One of the ways I deal with having cancer is to live my life in shortish chunks of time and not get too worried about the long-term future or what may be the lack of it. I’m now on no cancer drugs and will have no more treatment for at least six months, as of this writing, until I repeat the PSA test and again talk to the oncologist in August.

I plan to thoroughly enjoy the spring and summer and hopefully see some of the covid lockdown restrictions ease and some form of normality return to our lives. Can I dream of a summer holiday? Probably not.

Bowel cancer screening

Last week as of this writing, I was part of the UK’s bowel cancer screening program, which is offered to everyone between the ages of sixty and seventy-four.1 Every two years, they send you a kit, you dab a very small amount of your excrement on a little stick and send it back. They check to see whether there is any blood in the feces, and if there is further testing may be needed. My test came back negative with the words written in bold: No further tests are needed at this time.

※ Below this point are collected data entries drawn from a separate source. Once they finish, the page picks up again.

### config.mk
export PLATFORM = sky130hd
export DESIGN_NAME = seg7_bcd_decoder
export DESIGN_NICKNAME = d
export VERILOG_FILES = /design/src/rtl/seg7_bcd_decoder.sv
export SDC_FILE = /design/constraint.sdc
export NUM_CORES = 1
export LEC_CHECK = 0
export BUFFER_PORTS_ARGS = -buffer_cell sky130_fd_sc_hd__buf_4
export CORE_ASPECT_RATIO = 0.6
export CORE_MARGIN = 2
export CORE_UTILIZATION = 33
export DETAILED_ROUTE_END_ITERATION = 10
export PLACE_DENSITY = 0.55
export SLEW_MARGIN = 25
export SYNTH_ARGS = -nofsm -noshare
export SYNTH_HDL_FRONTEND = slang
export SYNTH_SLANG_ARGS = --single-unit
### constraint.sdc
create_clock -name iClk -period 4.5 [get_ports iClk]
set_input_delay 1.35 -clock iClk [delete_from_list [all_inputs] [get_ports iClk]]
set_output_delay 1.35 -clock iClk [all_outputs]
set_load 0.1 [all_outputs]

In the UK, there are national screening programs for breast, cervical, and bowel cancer. These services save almost nine thousand lives each year.2 Currently there is no prostate cancer screening program in the UK, as what tests we have are deemed too unreliable and can show false positive results. This may be about to change.

Prostagram MRI scan

Scientists at Imperial College, London say they have come up with a fifteen-minute MRI scan, called a Prostagram, that could potentially be used as part of a nationwide screening program.3 The work they are doing builds on work already done on breast cancer screening.

Game-changer

Professor Hashim Ahmed at Imperial College said Prostagram could be a "game-changer" that helps detect aggressive cancers earlier and save thousands of lives each year.3 A Prostagram trial, in which 408 men took part, found that it detected almost twice as many cancers as blood tests.3 Plus, it is non-invasive.

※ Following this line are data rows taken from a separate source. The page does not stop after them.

`config.mk`:
```
export PLATFORM = sky130hd
export DESIGN_NAME = crc_stream_engine
export DESIGN_NICKNAME = d
export VERILOG_FILES = /design/src/rtl/crc_stream_engine.sv
export SDC_FILE = /design/constraint.sdc
export NUM_CORES = 1
export LEC_CHECK = 0
export CORE_UTILIZATION = 52
export CTS_CLUSTER_SIZE = 8
export DETAILED_ROUTE_END_ITERATION = 10
export PLACE_DENSITY = 0.82
export SYNTH_ARGS = -nofsm -noshare
export SYNTH_HDL_FRONTEND = slang
export SYNTH_SLANG_ARGS = --single-unit
```
`constraint.sdc`:
```
create_clock -name clk -period 2.9 [get_ports clk]
set_clock_uncertainty 0.15 [all_clocks]
set_input_delay 0.725 -clock clk [delete_from_list [all_inputs] [get_ports clk]]
set_output_delay 0.725 -clock clk [all_outputs]
set_load 0.005 [all_outputs]
```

Dr. David Eldred-Evans, also working on Prostagram, said there are plans for a trial involving 20,000 men to help researchers evaluate whether Prostagram could be used on a wider scale.3

Silent killer

Prostate cancer is now the most-commonly-diagnosed cancer in the UK, with more than fifty thousand new cases reported in a year, meaning more than a hundred men are diagnosed with this silent killer every day.4 Prostate Cancer UK estimates that a man dies from prostate cancer every 45 minutes.5

These shocking statistics need redressing, and the work being done at Imperial College, and elsewhere, could see a change in our diagnosis and treatment of this pernicious disease. It can’t come soon enough.

This article represents the opinions, thoughts, and experiences of the author; none of this content has been paid for by any advertiser. The ProstateCancer.net team does not recommend or endorse any products or treatments discussed herein. Learn more about how we maintain editorial integrity here.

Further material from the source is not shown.